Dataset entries
File: src/rtl/bit_serial_adder.sv
// bit_serial_adder: WIDTH-bit unsigned adder that processes one bit per clock, LSB first,
// through a single full-adder cell with enable. Carry lives in a register between bits.
//
// Ports:
//   clk        rising-edge clock
//   rst        synchronous active-high reset
//   in_valid   a, b, cin are valid          in_ready   block can accept an operand set
//   a, b       WIDTH-bit operands           cin        carry into bit 0
//   out_valid  sum/cout are valid           out_ready  consumer accepts the result
//   sum        (a + b + cin) mod 2^WIDTH    cout       carry out of bit WIDTH-1
module bit_serial_adder #(
    parameter int unsigned WIDTH = 8
) (
    input  logic             clk,
    input  logic             rst,
    input  logic             in_valid,
    output logic             in_ready,
    input  logic [WIDTH-1:0] a,
    input  logic [WIDTH-1:0] b,
    input  logic             cin,
    output logic             out_valid,
    input  logic             out_ready,
    output logic [WIDTH-1:0] sum,
    output logic             cout
);

    localparam int unsigned CntW = $clog2(WIDTH + 1);
    localparam logic [CntW-1:0] LastBit = CntW'(WIDTH - 1);

    typedef enum logic [1:0] {StIdle, StAdd, StDone} state_e;

    state_e            state_q;
    logic [WIDTH-1:0]  a_sh_q;
    logic [WIDTH-1:0]  b_sh_q;
    logic [WIDTH-1:0]  sum_sh_q;
    logic [WIDTH-1:0]  sum_q;
    logic              carry_q;
    logic              cout_q;
    logic              out_valid_q;
    logic [CntW-1:0]   bit_cnt_q;

    // Full-adder cell, active only in ADD.
    logic             fa_en;
    logic             fa_sum;
    logic             fa_carry;
    logic [WIDTH-1:0] sum_bit_msb;
    logic [WIDTH-1:0] sum_sh_d;

    always_comb begin
        fa_en    = (state_q == StAdd);
        fa_sum   = fa_en & (a_sh_q[0] ^ b_sh_q[0] ^ carry_q);
        fa_carry = fa_en & ((a_sh_q[0] & b_sh_q[0]) | (a_sh_q[0] & carry_q) |
                            (b_sh_q[0] & carry_q));
        // Built this way so WIDTH=1 needs no zero-width slice.
        sum_bit_msb            = '0;
        sum_bit_msb[WIDTH-1]   = fa_sum;
        sum_sh_d               = (sum_sh_q >> 1) | sum_bit_msb;
    end

    always_ff @(posedge clk) begin
        if (rst) begin
            state_q     <= StIdle;
            a_sh_q      <= '0;
            b_sh_q      <= '0;
            sum_sh_q    <= '0;
            sum_q       <= '0;
            carry_q     <= 1'b0;
            cout_q      <= 1'b0;
            out_valid_q <= 1'b0;
            bit_cnt_q   <= '0;
        end else begin
            unique case (state_q)
                StIdle: begin
                    if (in_valid) begin
                        a_sh_q    <= a;
                        b_sh_q    <= b;
                        carry_q   <= cin;
                        bit_cnt_q <= '0;
                        state_q   <= StAdd;
                    end
                end
                StAdd: begin
                    a_sh_q    <= a_sh_q >> 1;
                    b_sh_q    <= b_sh_q >> 1;
                    carry_q   <= fa_carry;
                    sum_sh_q  <= sum_sh_d;
                    bit_cnt_q <= bit_cnt_q + CntW'(1);
                    if (bit_cnt_q == LastBit) begin
                        sum_q       <= sum_sh_d;
                        cout_q      <= fa_carry;
                        out_valid_q <= 1'b1;
                        state_q     <= StDone;
                    end
                end
                StDone: begin
                    if (out_ready) begin
                        out_valid_q <= 1'b0;
                        state_q     <= StIdle;
                    end
                end
                default: state_q <= StIdle;
            endcase
        end
    end

    // Held low during reset so nothing is offered to the producer until release.
    assign in_ready  = (state_q == StIdle) && !rst;
    assign out_valid = out_valid_q;
    assign sum       = sum_q;
    assign cout      = cout_q;

endmodule
File: config.mk
export PLATFORM = sky130hd
export DESIGN_NAME = bit_serial_adder
export DESIGN_NICKNAME = d
export VERILOG_FILES = /design/src/rtl/bit_serial_adder.sv
export SDC_FILE = /design/constraint.sdc
export NUM_CORES = 1
export LEC_CHECK = 0
export CAP_MARGIN = 0
export CORE_UTILIZATION = 45
export CTS_CLUSTER_DIAMETER = 120
export DETAILED_ROUTE_END_ITERATION = 8
export PLACE_DENSITY_LB_ADDON = 0.12
export SLEW_MARGIN = 20
export SYNTH_ARGS = -nofsm -noshare
export SYNTH_HDL_FRONTEND = slang
export SYNTH_SLANG_ARGS = --single-unit
export TNS_END_PERCENT = 20
File: constraint.sdc
create_clock -name clk -period 2.6 [get_ports clk]
set_input_delay 0.52 -clock clk [delete_from_list [all_inputs] [get_ports clk]]
set_output_delay 0.52 -clock clk [all_outputs]
set_load 0.01 [all_outputs]
* Word level (Yosys, flattened, before mapping)
Index checks and enable logic that the tools add are counted.
** Operators by class
- Add/subtract/negate cells :: 1
- Eq/ne operators :: 6
- Multiplexer cells :: 15
- Bitwise logic cells :: 10
- Reductions and logical operators :: 9
** Operators with widths (number)
- 8-bit one-hot mux with 2 select lines :: 2
- 8-bit 2-to-1 mux :: 2
- 7-bit by 8-bit bitwise OR with 8-bit output :: 1
- 4-bit one-hot mux with 2 select lines :: 1
- 2-bit 2-to-1 mux :: 3
- 2-bit one-hot mux with 3 select lines :: 1
- 3-bit AND reduction :: 2
- 1-bit bitwise AND :: 5
- 4-bit by 1-bit adder with 4-bit output (second input constant) :: 1
- 4-bit by 3-bit equality test with 1-bit output (second input constant) :: 1
- 4-bit 2-to-1 mux :: 1
- 2-bit inequality test (second input constant) :: 2
- 1-bit one-hot mux with 2 select lines :: 2
- 2-bit AND reduction :: 2
- 2-bit nonzero test :: 2
- 1-bit 2-to-1 mux :: 3
- 2-bit by 1-bit equality test with 1-bit output (second input constant) :: 1
- 2-bit equality test (second input constant) :: 1
- 2-bit zero test :: 1
- 2-bit by 1-bit inequality test with 1-bit output (second input constant) :: 1
- 1-bit bitwise OR :: 2
- 1-bit bitwise XOR :: 2
- 1-bit logical AND :: 1
- 1-bit zero test :: 1
** Word-level totals
- Register bits after elaboration :: 41
- Input port bits :: 21
- Logic and storage cells :: 50

* Longest topological paths before layout
Gate-level depths: netlist (run 1).
- Depth after elaboration :: 5
- Gate-level depth with buffers :: 6
- Mapped depth without buffers :: 4

* Least setup slack after synthesis (run 1)
Ideal clock, no wire load.
- Kind :: input to output
- From :: input port rst
- To :: output port in_ready
- Arrival time :: 1.107 ns
- Data required time :: 2.080 ns
- Slack :: 0.973 ns
- Stages :: 3
- Buffers on the path :: 2
- Cell sequence :: clkbuf_1 > clkbuf_1 > nor3_1
** On the way
- Cells in the longest elaborated chain, start to end :: 2
** RTL lines
- start, declared :: line 15 : input logic rst,
- 1-bit zero test :: line 107 : assign in_ready = (state_q == StIdle) && !rst;
- 1-bit logical AND :: line 107
- end, declared :: line 17 : output logic in_ready,
No other way between the ends.

* Worst setup path in the final report (run 1)
Same ends and word-level chain as after synthesis.

==> results of run 1 <==
## sequential cells by signal, indices dropped and copies added (netlist names)
name,cells
out_valid,1
sum_sh_q,7
cout,1
sum,8
a_sh_q,8
bit_cnt_q,4
state_q,2
carry_q,1
b_sh_q,8
## cells by family (layout without fill, tap and decap cells)
family,after synthesis,after routing,share of synthesized area
AO/OA/AOI/OAI,74,74,0.2972
flip-flops,40,40,0.4333
buffers and inverters,28,52,0.07989
adder cells (fa/ha/maj),2,2,0.01760
AND/OR/NAND/NOR,71,71,0.1720
## area by class of cell
| class | instances | area, sq um |
|---|---|---|
| Multi-Input combinational cell | 147 | 899.6 |
| Clock buffer | 8 | 90.09 |
| Timing Repair Buffer | 36 | 347.8 |
| Inverter | 8 | 30.03 |
| Fill cell | 341 | 1570 |
| Tap cell | 48 | 60.06 |
| Sequential cell | 40 | 800.8 |
## how the worst max path moves through the flow
stage	startpoint	endpoint
floorplan	rst	in_ready
finish	rst	in_ready
global placement	rst	in_ready
CTS	rst	in_ready
global route	rst	in_ready
detailed placement	rst	in_ready
## routing by layer
layer	global-route usage	wire length [microns]
met5	0	0
met4	0.09840	68
met3	0.04655	142
met2	0.3788	2065
met1	0.2311	1745
## synth_stat cells, drive strengths merged, types with 2 or more instances
| cell | instances |
|---|---|
| dfxtp | 40 |
| nor2 | 30 |
| a21oi | 27 |
| nand2 | 17 |
| a211oi | 13 |
| buf | 13 |
| nand3 | 10 |
| o2bb2ai | 9 |
| inv | 8 |
| a21bo | 7 |
| clkbuf | 7 |
| o22ai | 5 |
| nor2b | 4 |
| nand2b | 3 |
| o221a | 3 |
| a2111oi | 2 |
## stage by stage
step / power, mW / std cells / hold WS, ps / cell area (sq um) / setup slack (ps)
6_report: 1.242 / 287 / 472.1 / 2228 / 374.0
5_1_grt: 1.308 / 287 / 495.4 / 2228 / 326.9
4_1_cts: 1.254 / 287 / 476.5 / 2228 / 356.5
3_5_place_dp: 0.8365 / 279 / 466.5 / 2138 / 356.5
3_3_place_gp: 0.8290 / 279 / 444.3 / 2138 / 350.8
2_1_floorplan: 0.7810 / 215 / 436.6 / 1848 / 973.0
## tightest hold or removal path, stage by stage, from the launching register on
cell	delay, ps
dfxtp_1	310
nand2_1	50
a21oi_1	60
## where the power goes
group | internal (mW) | switching, mW
Sequential | 0.641 | 0.0205
Combinational | 0.0774 | 0.0820
Clock | 0.216 | 0.204
==> summary.md, run 1 <==
| Metric | Value |
|---|---|
| Boundary pin count | `32` |
| Crit path launch type | `primary input` |
| Max VDD drop | `about 0.30 mV` |
| Critical path depth | `3` |
| Synthesized cell area | `0.001848 sq mm` |
| WL per Instance | `between 10 and 15 microns` |
| Final Wtd Congestion | `0.7544` |
| Delay-heaviest family, CP | `buffers and inverters` |
| CP peak stage delay | `570 ps` |
| Reg2Reg Setup Slack | `760 ps` |
| Hold endpoint | `sum_sh_q[1]` |
| Insertion delay to the later sink of the worst-skew pair | `290 ps` |
| Synth-to-Final Area Change | `20.58%` |
| Setup TNS | `0 ps` |
| Yosys warns | `0` |
| NumNets Final | `roughly 260` |
| Initial Utilization | `0.4865` |
| Detailed Place HPWL | `between 2000 and 3000 microns` |
| Post-CTS Resized | `0` |
| Crit path capture type | `primary output` |
| Commonest non-fill, non-tap cells in the layout | `dfxtp_1 (40), clkdlybuf4s50_1 (31), nor2_1 (30), a21oi_1 (27), nand2_1 (17)` |
| FP Rows | `22` |
| First-pass GRT wire length | `about 6800 microns` |
| Worst-Margin Slew | `880.6 ps` |
| Max Transition Viols Final | `0` |
| Bufs and invs on worst path | `2` |
| Number of synthesized register bits | `40` |
| F_max | `0.4492 GHz` |
| Register area share after synthesis | `0.4333` |
| Final setup fails | `0` |
| # diodes | `0` |
| WL final | `4021 microns` |
| Htree depth | `2` |
| Share of synthesized registers carrying an async set or reset | `0` |
| Leakage | `0.7973 nW` |
| Largest net degree at the start of global routing | `42` |
| Drt first-iter violations | `108` |
| DR vias/cell | `roughly 5.6` |
| Post-CTS setup buffers | `0` |
| Crit path required time | `roughly 2100 ps` |
| Worst path arrival time | `around 1700 ps` |
| Maxcap violations | `0` |
| Top post-synthesis cells by area | `dfxtp_1 (43%), a21oi_1 (7.3%), nor2_1 (6.1%)` |
| Hold Path Depth | `2` |
| Mapped Nets | `238` |
| Post-synth top area cell | `dfxtp_1` |
| ANT nets after route | `0` |
| Relative slew slack | `0.4129` |
| Top cell type's share of synthesized area | `0.4333` |
| Clock skew | `7.833 ps` |
| Worst Path Max Fanout | `2` |
| Worst r2r src | `state_q[0]` |
| Die height | `66.09 microns` |
| Hold_buf cts | `0` |
| Synth unique cells | `36` |
| Worst hold path type | `reg2reg` |
| CTS tree | `yes` |
| Mean Syn Cell Area | `between 8 and 9 sq um` |
| Status | `finished clean` |
| CTS root buf | `clkbuf_8` |
| Min cycle time layout | `roughly 2200 ps` |
| Total CTS buffers | `5` |
| Initial antenna violation count | `0` |
| Number of synthesized flops with an enable pin | `0` |
| Final Hold Fails | `0` |
| Reg2reg path depth | `3` |
| Critical path class | `in2out` |
| DIE AREA | `around 0.0044 sq mm` |
| Vias in the first global route | `1,534` |
| Post-synth top flop | `dfxtp_1` |
| DR pass1 iterations | `4` |
| Via count | `1,598` |
| Port-buffer cells | `31` |
| Crit share post-route | `0.8561` |
| Clock sink count | `40` |
| GRT Util Overall | `0.2101` |
| Core area | `0.003799 sq mm` |
| Grt total ovfl | `0` |
| CP max stage cell | `clkdlybuf4s50_1` |
| Pwr/cell area | `557.2 mW/mm^2` |
| Layout cells sized above 1 | `0.1130` |
| RSZ-0062 raised after global routing | `no` |
| Hold_sp | `sum_sh_q[1]` |
| Most common cell after layout, fill and taps aside | `dfxtp_1` |
| Most used cell, CP | `clkdlybuf4s50_1` |
| Die width | `66.09 microns` |
| Final Util | `0.5866` |
| Reg2reg end | `cout` |
| Clock Path Buffers | `2` |
| CP cell instances | `clkdlybuf4s50_1 -> nor3_1 -> clkdlybuf4s50_1` |
| Syn Inst Count | `215` |
| CTS clock-pin slew for the worst setup and hold paths | `approximately 70 ps` |
| DRC Markers | `0` |
(Power assumes the default switching activity.)
==> run 2, diff against run 1 <==
CORE_ASPECT_RATIO = 1.1   (was not set)
CORE_UTILIZATION = 40   (was 45)
==> summary.md, run 2 (synthesis gave the netlist of run 1 again) <==
| Metric | Value |
|---|---|
| Worst path arrival time | `1730 ps (+20 ps)` |
| Initial antenna violation count | `0 (unchanged)` |
| Boundary pin count | `32 (unchanged)` |
| NumNets Final | `261 (unchanged)` |
| End of the critical path | `in_ready` |
| CTS clock-pin slew for the worst setup and hold paths | `70 ps (about the same)` |
| DR pass1 iterations | `4 (unchanged)` |
| Clock Path Buffers | `2 (unchanged)` |
| Clock sink count | `40 (unchanged)` |
| Final Hold Fails | `0 (unchanged)` |
| Layout cells sized above 1 | `0.1213 (+0.008368)` |
| Crit share post-route | `0.8657 (+0.009586)` |
| Status | `finished clean` |
| Synth-to-Final Area Change | `21.12%` |
| Reg2reg end | `cout` |
| Final Wtd Congestion | `0.7331 (-2.8%)` |
| GRT Util Overall | `0.1816 (-0.02852)` |
| Drt first-iter violations | `94 (-13%)` |
| Die height | `73.29 microns (+11%)` |
| ANT nets after route | `0 (unchanged)` |
| Worst r2r src | `bit_cnt_q[0]` |
| Post-layout instance area | `0.002238 sq mm (+0.45%)` |
| Htree depth | `2 (unchanged)` |
| Largest net degree at the start of global routing | `42 (unchanged)` |
| F_max | `0.4443 GHz (-1.1%)` |
| FP Rows | `25 (+14%)` |
| Initial Utilization | `0.4220 (-0.06450)` |
| Post-CTS setup buffers | `0 (unchanged)` |
| Detailed Place HPWL | `2557 microns (-6.6%)` |
| Critical path class | `in2out` |
| CTS tree | `yes` |
| Final std cells w/o fill | `293 (+2.1%)` |
| WL per Instance | `13.21 microns (-5.7%)` |
| Relative slew slack | `0.5295 (+0.1166)` |
| Crit path capture type | `primary output` |
| Worst hold path type | `reg2reg` |
| Final setup fails | `0 (unchanged)` |
| Final Util | `0.5111 (-0.07548)` |
| DIE AREA | `0.004896 sq mm (+12%)` |
| Crit path required time | `2080 ps (about the same)` |
| Worst Path Max Fanout | `2 (unchanged)` |
| WL final | `3871 microns (-3.7%)` |
| DRC Markers | `0 (unchanged)` |
| Crit path from | `rst` |
| Fill cells | `458 (+34%)` |
| Area post-placement | `0.002146 sq mm (+0.35%)` |
| Maxcap violations | `0 (unchanged)` |
| Max VDD drop | `0.2425 mV (-19%)` |
| Core area | `0.004379 sq mm (+15%)` |
| Port-buffer cells | `31 (unchanged)` |
| Clock skew | `7.165 ps (-0.6674 ps)` |
| First-pass GRT wire length | `6789 microns (-0.21%)` |
| # diodes | `0 (unchanged)` |
| Most common cell after layout, fill and taps aside | `dfxtp_1` |
| Placed insts | `285 (+2.2%)` |
| Worst-Margin Slew | `705.7 ps (-174.9 ps)` |
| Hold_buf cts | `0 (unchanged)` |
| Total CTS buffers | `5 (unchanged)` |
| Die width | `66.81 microns (+1.1%)` |
| Insertion delay to the later sink of the worst-skew pair | `290 ps (about the same)` |
| Setup TNS | `0 ps (unchanged)` |
| Crit path launch type | `primary input` |
| Commonest non-fill, non-tap cells in the layout | `dfxtp_1 (40), clkdlybuf4s50_1 (31), nor2_1 (30), a21oi_1 (27), nand2_1 (17)` |
| Via count | `1,571 (-1.7%)` |
| CTS root buf | `clkbuf_8` |
| Pwr/cell area | `555.5 mW/mm^2 (-0.30%)` |
| Leakage | `0.8030 nW (+0.71%)` |
| Reg2Reg Setup Slack | `920 ps (+160 ps)` |
| Grt total ovfl | `0 (unchanged)` |
| Post-CTS Resized | `0 (unchanged)` |
| DR vias/cell | `5.362 (-3.7%)` |
| Vias in the first global route | `1,472 (-4.0%)` |
| Min cycle time layout | `2251 ps (+24.92 ps)` |
| Max Transition Viols Final | `0 (unchanged)` |
| RSZ-0062 raised after global routing | `no` |
| Reg2reg path depth | `4 (+1)` |
-- run 2: cell types whose count changed in the layout (fill, tap and decap cells not counted) --
cell | previous run | this run
clkbuf_1 | 2 | 0
clkinv_2 | 0 | 2
-- run 2: final cells by class --
class / instances / area, sq um / share of cell area
Tap cell: 54 / 67.56 / 0.03018
Timing Repair Buffer: 36 / 347.8 / 0.1554
Clock inverter: 2 / 10.01 / 0.004472
Clock buffer: 6 / 82.58 / 0.03689
Sequential cell: 40 / 800.8 / 0.3577
Inverter: 8 / 30.03 / 0.01342
Multi-Input combinational cell: 147 / 899.6 / 0.4019
-- run 2: power by group --
group	switching [mW]	internal (mW)	total, mW
clock	0.212	0.212	0.423
sequential	0.0174	0.641	0.659
combinational	0.0840	0.0777	0.162
-- run 2: worst min-delay path by stage --
stage	from	endpoint	slack, ps	cells past startpoint
after global placement	sum_sh_q[1]	sum_sh_q[1]	450	2
after detailed placement	sum_sh_q[1]	sum_sh_q[1]	460	2
after global routing	sum_sh_q[1]	sum_sh_q[1]	480	2
after floorplan	sum_sh_q[1]	sum_sh_q[1]	440	2
after CTS	sum_sh_q[1]	sum_sh_q[1]	470	2
final	sum_sh_q[1]	sum_sh_q[1]	460	2
-- run 2: stage by stage --
stage                     power (mW)  worst slack [ps]  hold slack (ps)
after CTS                      1.259             333.0            467.9
after floorplan               0.7810             973.0            436.6
final                          1.244             349.1            463.1
after global placement        0.8359             326.4            451.6
after global routing           1.315             317.6            483.1
after detailed placement      0.8360             333.0            455.9
-- run 2: worst max-delay path, stage by stage --
cell,delay (ps)
clkdlybuf4s50_1,440
nor3_1,200
clkdlybuf4s50_1,580
-- run 2: metal layers --
layer / global-route usage / wire (microns)
met3: 0.03571 / 114
met2: 0.2974 / 1875
met5: 0 / 0
met4: 0.06383 / 56
met1: 0.2360 / 1826
==> run 3, diff against run 2 <==
SLEW_MARGIN = not set   (was 20)
==> results of run 3 <==
No change in the layout: final DEF, timing and power equal those of run 2.
==> variant (config.mk and constraints of run 3) <==
The parameter `WIDTH` goes from 8 to 16.
--- a/src/rtl/bit_serial_adder.sv
+++ b/src/rtl/bit_serial_adder.sv
@@ -9,7 +9,7 @@
 //   out_valid  sum/cout are valid           out_ready  consumer accepts the result
 //   sum        (a + b + cin) mod 2^WIDTH    cout       carry out of bit WIDTH-1
 module bit_serial_adder #(
-    parameter int unsigned WIDTH = 8
+    parameter int unsigned WIDTH = 16
 ) (
     input  logic             clk,
     input  logic             rst,
Ports: changed (resized a, b and sum); port bits go from 32 to 56. The function was not compared with the original's and may differ.
==> variant against run 3 <==
- final cell count grew 96%
- total power grew 100%
- maximum frequency grew 2.8%
- cell area grew 83%
- wire length grew 90%
- sequential cell count grew 33
- area after synthesis grew 80%
- setup slack gained 0.062 ns
- critical endpoint unchanged
- largest cell class unchanged
==> variant: results <==
metrics = {
    "grt": {
        "grt_usage_pct": 18.51,
        "grt_start_max_net_pins": 75,
        "grt_pass1_vias": 2884,
        "grt_pass1_wl_um": 12720,
    },
    "route": {
        "routed_wl_um": 7352,
        "viasPerCell": 5.132,
        "initialDrtViolationCount": 140,
    },
    "pwr": {
        "cellLeakagePower_nw": 1.549,
        "max-vdd-ir-drop_mv": 0.2818,
        "intPower_mw": 1.867,
    },
    "yosys": {
        "syn-instance-count": 424,
        "synthTopCellsByCount": "a21oi_1 (90), dfxtp_1 (73), nand2_1 (64)",
        "synthTopCellsByArea": "dfxtp_1 (44%), a21oi_1 (14%), o221a_2 (9.8%)",
        "syn-num-nets": 464,
        "yosysSeqAreaShare_pct": 43.83,
        "synthDistinctLibCells": 34,
    },
    "critical_path": {
        "crit_fanout": 8,
        "critPathArrivalTime_ns": 1.67,
    },
    "place": {
        "post-place-ws_ns": 0.5650,
        "port_buffers": 55,
        "dpl.cell_count": 558,
        "dp_hpwl_um": 4516,
        "gp_congestion": 0.6867,
    },
    "outcome": {
        "status": "finished clean",
    },
    "finish": {
        "fin_cells": 574,
        "drive_gt1_share_pct": 13.09,
        "finalNetCount": 501,
    },
    "sta": {
        "slew_headroom_pct": 47.41,
        "finClkSkew_ns": 0.01156,
    },
    "clocking": {
        "htreeDepth": 3,
        "cts_inserted_buffers": 9,
        "clk_latency_ns": 0.35,
    },
}
[variant: cell type report]
| class | instances | area (sq um) |
|---|---|---|
| Tap cell | 108 | 135.1 |
| Fill cell | 812 | 3892 |
| Clock buffer | 9 | 123.9 |
| Sequential cell | 73 | 1463 |
| Clock inverter | 7 | 102.6 |
| Multi-Input combinational cell | 284 | 1572 |
| Inverter | 31 | 116.4 |
| Timing Repair Buffer | 62 | 593.1 |
[variant: power by group through the flow]
stage	Combinational (mW)	Sequential [mW]	Clock, mW
6_report	0.290	1.21	1.01
5_1_grt	0.326	1.22	1.09
4_1_cts	0.291	1.21	1.04
3_5_place_dp	0.290	1.24	0
3_3_place_gp	0.285	1.23	0
2_1_floorplan	0.204	1.22	0
[variant: worst paths after layout]
kind,from,end,slack (ns)
max,state_q[0]$_SDFFE_PP0P_,in_ready,0.41
min reg2reg,sum[12]$_SDFFE_PP0P_,sum[12]$_SDFFE_PP0P_,0.45
max reg2reg,state_q[0]$_SDFFE_PP0P_,sum[15]$_SDFFE_PP0P_,0.55
min,sum[12]$_SDFFE_PP0P_,sum[12]$_SDFFE_PP0P_,0.45
[variant: cell families after synthesis]
group	synth area share, %
AO/OA/AOI/OAI	28.03
adder cells (fa/ha/maj)	1.351
buffers and inverters	9.118
flip-flops	43.83
AND/OR/NAND/NOR	17.67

▸ **EXERCISE GOAL**
Repeat the entries above exactly, from the first line through the line containing "carry into bit 0".

▸ **RESPONSE BELOW**
File: src/rtl/bit_serial_adder.sv
// bit_serial_adder: WIDTH-bit unsigned adder that processes one bit per clock, LSB first,
// through a single full-adder cell with enable. Carry lives in a register between bits.
//
// Ports:
//   clk        rising-edge clock
//   rst        synchronous active-high reset
//   in_valid   a, b, cin are valid          in_ready   block can accept an operand set
//   a, b       WIDTH-bit operands           cin        carry into bit 0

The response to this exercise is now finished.